It’s time for this month’s scheduled Firefox replace (technically, with 28 days between updates, you generally get two updates in a single calendar month, however July 2022 isn’t a kind of months)…
…and the excellent news is that the worst bugs listed, which get a danger class of Excessive, are these discovered by Mozilla itself utilizing automated bug-hunting instruments, and lumped togther below two catchall CVE numbers:
- CVE-2022-36320: Reminiscence security bugs mounted in Firefox 103.
- CVE-2022-2505: Reminiscence security bugs mounted in Firefox 103 and 102.1.
The explanation that these bugs are break up into two teams is that Mozilla formally helps two flavours of its browser.
There’s the latest-and-greatest model, at the moment 103, which has all the newest options and related safety fixes.
And there’s the Prolonged Help Launch (ESR) flavour, which synchs up with the options within the newest model each few months, however in between will get safety updates solely, thus bringing in new options solely after they’ve been accessible to check out within the mainstream model for a while.
As you possibly can think about, sysadmins and IT groups who assist Firefox at work usually like ESRs as a result of it means they don’t should foist new options on their very own customers (or take the inevitable assist calls about new menu choices, completely different icons and modified behaviour) with out good warning.
There are virtually all the time not less than a number of bugs mounted within the mainstream Firefox model that don’t seem within the ESR, and thus can’t be mounted there, as a result of the bugs are new, launched within the new code added to assist the brand new options.
That is one more reason that some sysadmins like ESR-style software program, provided that the code in these variations has been geneally uncovered to real-life scrutiny for longer, with out lagging behind on safety patches.
In reality, Mozilla retains two ESR variations, to be able to attempt the earlier and the present ESR variations on the similar time earlier than making the change, thus by no means needing to make use of the cutting-edge model our your manufacturing community in any respect. (See beneath for the newest model numbers of all currently-supported variations.)
Deceptive your clicks
Of the opposite six bugs on the patch checklist, we expect two are intriguing and necessary, as a result of each of them give attackers an opportunity to trick you into clicking one thing that isn’t what it appears:
- CVE-2022-36319: Mouse Place spoofing with CSS transforms. Merely put, this bug implies that a booby-trapped web site may depart your mouse pointer positioned on the fallacious spot within the browser window, in order that clicking your mouse gained’t register the place you anticipate. This trick is commonly known as clickjacking, the place a scammer makes you assume you’re clicking someplace secure, when actually you’re clicking on a hyperlink or button you’d intentionally have prevented if solely you knew. In its easiest type, clickjacking can engineer pretend social media likes or undesirable ad impressions. At worst, it will possibly lead you straight into hurt from phishing assaults or pretend downloads that aren’t apparent, even in the event you’re searching for them.

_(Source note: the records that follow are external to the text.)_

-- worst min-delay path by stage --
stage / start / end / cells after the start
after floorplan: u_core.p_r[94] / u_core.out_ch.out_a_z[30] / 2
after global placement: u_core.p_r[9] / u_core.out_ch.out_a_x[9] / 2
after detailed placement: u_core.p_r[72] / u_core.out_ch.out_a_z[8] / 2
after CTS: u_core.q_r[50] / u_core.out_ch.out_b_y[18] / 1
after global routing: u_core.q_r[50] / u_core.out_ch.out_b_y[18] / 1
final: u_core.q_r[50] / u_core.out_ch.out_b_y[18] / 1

- CVE-2022-36314: Opening native
.lnkinformation may trigger surprising community masses.LNKinformation are Home windows shortcuts, that are a complete can of safety worms in their very own proper. (A.LNKfile can sneakily redirect you to a file of kind X, resembling.EXE, whereas presenting itself with an icon of kind Y, resembling.PDF.) On this case, an online hyperlink that specified an area .LNKfile, may, if clicked, redirect you to a file saved someplace on the community as a substitute. Though there’s no suggestion that the information fetched this fashion could possibly be used for distant code execution (in different phrases, to make unauthorised adjustments, together with implanting malware), you might simply be tricked into trusting distant content material below the mistaken impression that it was native knowledge. Any community request leaks some info to the particular person working the server on the different finish, so it’s necessary in your browser to present you an correct concept of the place every hyperlink you click on will take you.
LEARN MORE ABOUT SHORTCUTS AND MALWARE
What to do?
As standard, go to Assist > About Firefox and see whether or not the popup field tells you Firefox is updated or affords you a clickable button labelled [Update to X].

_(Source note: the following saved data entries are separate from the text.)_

==> src/sv/drte_pkg.sv <==
`timescale 1ns / 1ps
package drte_pkg;

    localparam int ANG_W     = 22;
    localparam int CMD_W     = 3;
    localparam int ALPHA_W   = 16;
    localparam int SENS_W    = 16;
    localparam int THR_W     = 12;
    localparam int THR_SQ_W  = 2 * THR_W;
    localparam int LIM_W     = 21;
    localparam int DB_W      = 16;
    localparam int SETTLE_W  = 16;
    localparam int CFG_W     = 21;
    localparam int CFG_IDX_W = 3;
    localparam int EASE_SHIFT = 16;

    typedef logic signed [ANG_W-1:0] t_angle;

    localparam t_angle ANG_MAX = 22'sh1FFFFF;
    localparam t_angle ANG_MIN = -22'sh200000;

    typedef enum logic [CMD_W-1:0] {
        CMD_BEGIN = 3'd0,
        CMD_MOVE  = 3'd1,
        CMD_END   = 3'd2,
        CMD_RESET = 3'd3,
        CMD_TICK  = 3'd4
    } t_cmd;

    localparam logic [CFG_IDX_W-1:0] CFG_EASE_ALPHA  = 3'd0;
    localparam logic [CFG_IDX_W-1:0] CFG_SENSITIVITY = 3'd1;
    localparam logic [CFG_IDX_W-1:0] CFG_ROT_THR     = 3'd2;
    localparam logic [CFG_IDX_W-1:0] CFG_PITCH_LIM   = 3'd3;
    localparam logic [CFG_IDX_W-1:0] CFG_DEADBAND    = 3'd4;
    localparam logic [CFG_IDX_W-1:0] CFG_SETTLE      = 3'd5;

    localparam logic [ALPHA_W-1:0]  RST_EASE_ALPHA  = 16'd22938;
    localparam logic [SENS_W-1:0]   RST_SENSITIVITY = 16'd22938;
    localparam logic [THR_SQ_W-1:0] RST_ROT_THR_SQ  = 24'd64;
    localparam logic [LIM_W-1:0]    RST_PITCH_LIM   = 21'd91136;
    localparam logic [DB_W-1:0]     RST_DEADBAND    = 16'd51;
    localparam logic [SETTLE_W-1:0] RST_SETTLE      = 16'd102;

    // Result of a move: new targets and whether the travel passed the threshold.
    typedef struct packed {
        t_angle yaw;
        t_angle pitch;
        logic   rotate;
    } t_move_res;

    // Magnitude of an angle; the most negative value maps to 2^21, which still fits.
    function automatic logic [ANG_W-1:0] ang_abs(input t_angle a);
        logic [ANG_W-1:0] m;
        m = a[ANG_W-1] ? ANG_W'(-a) : ANG_W'(a);
        return m;
    endfunction

endpackage

==> src/sv/drte_move.sv <==
`timescale 1ns / 1ps
module drte_move #(
    parameter int COORD_BITS      = 12,
    parameter int ANGLE_FRAC_BITS = 10
) (
    input  logic [COORD_BITS-1:0]         i_x,
    input  logic [COORD_BITS-1:0]         i_y,
    input  logic [COORD_BITS-1:0]         i_start_x,
    input  logic [COORD_BITS-1:0]         i_start_y,
    input  drte_pkg::t_angle              i_anchor_yaw,
    input  drte_pkg::t_angle              i_anchor_pitch,
    input  logic [drte_pkg::SENS_W-1:0]   i_sens,
    input  logic [drte_pkg::LIM_W-1:0]    i_pitch_lim,
    input  logic [drte_pkg::THR_SQ_W-1:0] i_thr_sq,
    output drte_pkg::t_move_res           o_res
);
    import drte_pkg::*;

    localparam int SHIFT = 16 - ANGLE_FRAC_BITS;
    localparam int PW    = COORD_BITS + SENS_W + 2;
    localparam int SW    = PW + 1;
    localparam int SQ_W  = 2 * COORD_BITS + 2;
    localparam int DW    = SQ_W + 1;
    localparam int QW    = (DW > THR_SQ_W) ? DW : THR_SQ_W;

    logic signed [COORD_BITS:0] dx, dy;
    logic [COORD_BITS:0]        adx, ady;
    logic [SQ_W-1:0]            sq_x, sq_y;
    logic [QW-1:0]              travel_sq;
    logic signed [PW-1:0]       prod_x, prod_y, term_x, term_y;
    logic signed [SW-1:0]       sum_yaw, sum_pitch, lim_pos, lim_neg;

    assign dx = $signed({1'b0, i_x}) - $signed({1'b0, i_start_x});
    assign dy = $signed({1'b0, i_y}) - $signed({1'b0, i_start_y});

    // Arithmetic shift of the signed product floors towards minus infinity.
    assign prod_x = PW'(dx) * PW'($signed({1'b0, i_sens}));
    assign prod_y = PW'(dy) * PW'($signed({1'b0, i_sens}));
    assign term_x = prod_x >>> SHIFT;
    assign term_y = prod_y >>> SHIFT;

    assign sum_yaw   = SW'(term_x) + SW'(i_anchor_yaw);
    assign sum_pitch = SW'(term_y) + SW'(i_anchor_pitch);
    assign lim_pos   = $signed({{(SW-LIM_W){1'b0}}, i_pitch_lim});
    assign lim_neg   = -lim_pos;

    assign adx       = dx[COORD_BITS] ? (COORD_BITS+1)'(-dx) : (COORD_BITS+1)'(dx);
    assign ady       = dy[COORD_BITS] ? (COORD_BITS+1)'(-dy) : (COORD_BITS+1)'(dy);
    assign sq_x      = SQ_W'(adx) * SQ_W'(adx);
    assign sq_y      = SQ_W'(ady) * SQ_W'(ady);
    assign travel_sq = QW'(sq_x) + QW'(sq_y);

    always_comb begin
        if (sum_yaw > SW'(ANG_MAX)) begin
            o_res.yaw = ANG_MAX;
        end else if (sum_yaw < SW'(ANG_MIN)) begin
            o_res.yaw = ANG_MIN;
        end else begin
            o_res.yaw = sum_yaw[ANG_W-1:0];
        end

        if (sum_pitch > lim_pos) begin
            o_res.pitch = lim_pos[ANG_W-1:0];
        end else if (sum_pitch < lim_neg) begin
            o_res.pitch = lim_neg[ANG_W-1:0];
        end else begin
            o_res.pitch = sum_pitch[ANG_W-1:0];
        end

        o_res.rotate = travel_sq > QW'(i_thr_sq);
    end

endmodule

==> config.mk <==
export PLATFORM = sky130hd
export DESIGN_NAME = drte_move
export DESIGN_NICKNAME = d
export VERILOG_FILES = /design/src/sv/drte_pkg.sv /design/src/sv/drte_move.sv
export SDC_FILE = /design/constraint.sdc
export NUM_CORES = 2
export LEC_CHECK = 0
export BUFFER_PORTS_ARGS = -buffer_cell sky130_fd_sc_hd__buf_4
export CAP_MARGIN = 20
export CORE_UTILIZATION = 55
export DETAILED_ROUTE_END_ITERATION = 8
export PLACE_DENSITY_LB_ADDON = 0.15
export SYNTH_ARGS = -nofsm -noshare
export SYNTH_HDL_FRONTEND = slang
export SYNTH_SLANG_ARGS = --single-unit
==> constraint.sdc <==
create_clock -name vclk -period 13.6
set_input_delay 0 -clock vclk [all_inputs]
set_output_delay 0 -clock vclk [all_outputs]
set_load 0.1 [all_outputs]
==> metrics <==
status finished, final reports clean; fillcell total between 4000 and 5000; I/O Pins 198; Final Hold Violating Endpoints 0; # DRC 0; initial antenna violation count 2; setup TNS 0 ps; vias per cell 5.56; Post-Synthesis Cell Area 0.0299 mm²; dpl cells 4353; number of global-route vias before repair 24600; drt wl/cell roughly 17 µm; ANT nets after route 0; total grt overflow 0; Sequential cell area 0 µm²; post-synthesis compound-gate area fraction 0.111; Max Clock Freq ~0.083 GHz; Layout clock buffers 0; RSZ-0062 raised after global routing false; Setup crit start kind input port; Yosys top cell by area fa_1; Critical Path Most Common Cell fa_1; global placement routability congestion around 0.94; met1 GRT Util 0.382; first-pass GRT wire length 124000 µm; Slew Limit Fails 0; final setup vio count 0; Simple-Gate Fraction of Synth Area 0.166; main combinational cell family by area after synthesis adder cells; Via Count 24200; count leader, synth inv_1; post-synthesis mux area share 0.00581; M3 GR Usage 0.00950; Cell variety after synth 86; Syn-to-layout area delta 7.52%; Yosys top cell area share 0.375; Post-synth top cells inv_1, fa_1, ha_1; Synth warnings 0; fin crit share 0.883; fin cells about 4400; hold path endpoint o_res[12]; max incr delay on CP 720 ps; cells after synthesis approximately 3500; die area 0.0554 mm²; row count 85; initial DRC count 1303; worst-path fanout max 37; M2 GR Usage 0.482; Slew @ Worst Pin just over 1000 ps; Synth Area per Inst 8.48 µm²; Worst EP arrival roughly 12000 ps; final net count just under 5000; Worst Path Required 13600 ps; Port Buffers 198; Final Routed Wirelength 73800 µm; GRT Util Overall 0.274; hold_buf cts 0; CP max stage cell xor2_1; HP Class in2out; Post-CTS Setup Repair Bufs 0; Max Cap Viol 0; FFs & Latches 0; gr busiest metal met2; CP endpoint kind output pin; largest cells by area after synthesis fa_1, ha_1, inv_1; Seq/Total Area, Yosys 0; Die Ht 235 µm; worst hold path startpoint i_pitch_lim[11]; Starting Density 0.556; DIE WIDTH roughly 240 µm; Detail Placement HPWL 63000 µm; cts repair resizes 0; xor-xnor portion of the synthesized cell area 0.0459; CORE AREA 0.0538 mm²; largest net degree at the start of global routing 39; Worst Path Class, Setup in2out; drt pass-1 iters 6; min cycle time layout 12010 ps; Slew Limit Headroom 0.326; layout cell share with drive strength beyond 1 0.0834; Hold Path Cell Cnt 3; adder-cell share of the synthesized area 0.567
[cells in the final DEF, fill, tap and decap left out, types with 8 or more instances in the layout]
master	instances
o21ai_0	81
nor3b_1	8
buf_4	238
a21o_1	75
and2_1	103
o22a_1	8
nor2b_1	51
o21a_1	36
a211oi_1	25
o31ai_1	9
nor3_1	42
nor4_1	19
nand2b_1	57
conb_1	17
xor2_1	34
nand2_1	360
xnor2_1	120
inv_1	686
or3_1	19
nand3_1	37
o21bai_1	16
and3_1	25
or2_2	26
a21oi_1	115
fa_1	561
mux2i_1	14
a31oi_1	14
nand4_1	16
ha_1	460
nor2_1	229
o211ai_1	13
o31a_1	8
a21bo_2	10
[per-stage QoR]
step                      setup WS (ps)  utilization  hold slack (ps)  cell area, µm²
after floorplan                    1430            -              437           30000
final                              1590        0.598              520           32200
after CTS                          1570        0.598              516           32200
after global routing                770        0.598              522           32200
after global placement             1860        0.598              509           32200
after detailed placement           1610        0.598              511           32200
[layer usage]
layer  wire length [µm]  vias to the layer above
met5                  0                        -
met4               1280                        0
met3               3060                       88
met2              36700                      576
met1              32800                    12100
li1                   -                    11500
[how the worst max path moves through the flow]
stage	start	end	depth (start not counted)
floorplan	i_y[0]	o_res[5]	47
global placement	i_y[2]	o_res[20]	45
detailed placement	i_y[2]	o_res[17]	45
CTS	i_y[2]	o_res[17]	45
global route	i_y[0]	o_res[17]	47
finish	i_y[0]	o_res[20]	47
[layout make-up]
type	count	area [µm²]	area share
Tap cell	696	871	0.0271
Inverter	691	2590	0.0806
Multi-Input combinational cell	2729	26900	0.836
Antenna cell	1	2.50	0.0000777
Timing Repair Buffer	239	1800	0.0560
[worst max-delay path, delay by kind of cell]
| kind | cells | cell delay, ps |
|---|---|---|
| AOI/OAI and AO/OA | 19 | 4130 |
| xor gates and xnor gates | 3 | 1140 |
| adders and majority gates | 11 | 4470 |
| buffers and inverters | 6 | 1250 |
| and+or+nand+nor | 8 | 980 |
[logic make-up after synthesis]
group / Yosys count
xor+xnor: 156
fa+ha+maj: 1021
mux: 17
buf+inv: 817
other cells: 2
compound gates: 490
simple gates: 1028
Power is not shown: default switching activity piles up to over one toggle a cycle in this logic, so the estimate is an artifact.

This time, the model you’re after is 103.0 (in the event you’re utilizing the mainstream model), ESR 102.1 (in the event you’re on the latest ESR model), or ESR 91.12 (in the event you’re on the oldest ESR flavour).

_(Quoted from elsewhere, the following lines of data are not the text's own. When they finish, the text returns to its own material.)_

`config.mk`:
```
export PLATFORM = sky130hd
export DESIGN_NAME = nearest_fresh_entry_tracker
export DESIGN_NICKNAME = d
export VERILOG_FILES = /design/src/sv/nfet_pkg.sv /design/src/sv/nearest_fresh_entry_tracker.sv /design/src/sv/nfet_csr.sv /design/src/sv/nfet_slot_mem.sv /design/src/sv/nfet_scan.sv
export SDC_FILE = /design/constraint.sdc
export NUM_CORES = 1
export LEC_CHECK = 0
export ABC_CLOCK_PERIOD_IN_PS = 12500
export BUFFER_PORTS_ARGS = -buffer_cell sky130_fd_sc_hd__buf_2
export CAP_MARGIN = 20
export CORE_MARGIN = 3
export CORE_UTILIZATION = 66
export CTS_CLUSTER_DIAMETER = 60
export DETAILED_ROUTE_END_ITERATION = 7
export GPL_ROUTABILITY_DRIVEN = 1
export MAX_ROUTING_LAYER = met4
export PLACE_DENSITY = 0.87
export SYNTH_ARGS = -nofsm -noshare
export SYNTH_HDL_FRONTEND = slang
export SYNTH_SLANG_ARGS = --single-unit
```
`constraint.sdc`:
```
create_clock -name clock -period 12.5 [get_ports clock]
set_input_delay 2.5 -clock clock [delete_from_list [all_inputs] [get_ports clock]]
set_output_delay 2.5 -clock clock [all_outputs]
set_load 0.005 [all_outputs]
```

As we’ve defined earlier than, however assume it’s value mentioning once more, the 2 numbers within the ESR launch identifiers add collectively to indicate the mainstream launch that they match up with when it comes to safety updates.
So, provided that the present mainstream model is 103, you possibly can shortly inform than 102.1 ESR (102+1 = 103) and 91.12 ESR (91+12 = 103) are the latest releases of their respective lineages.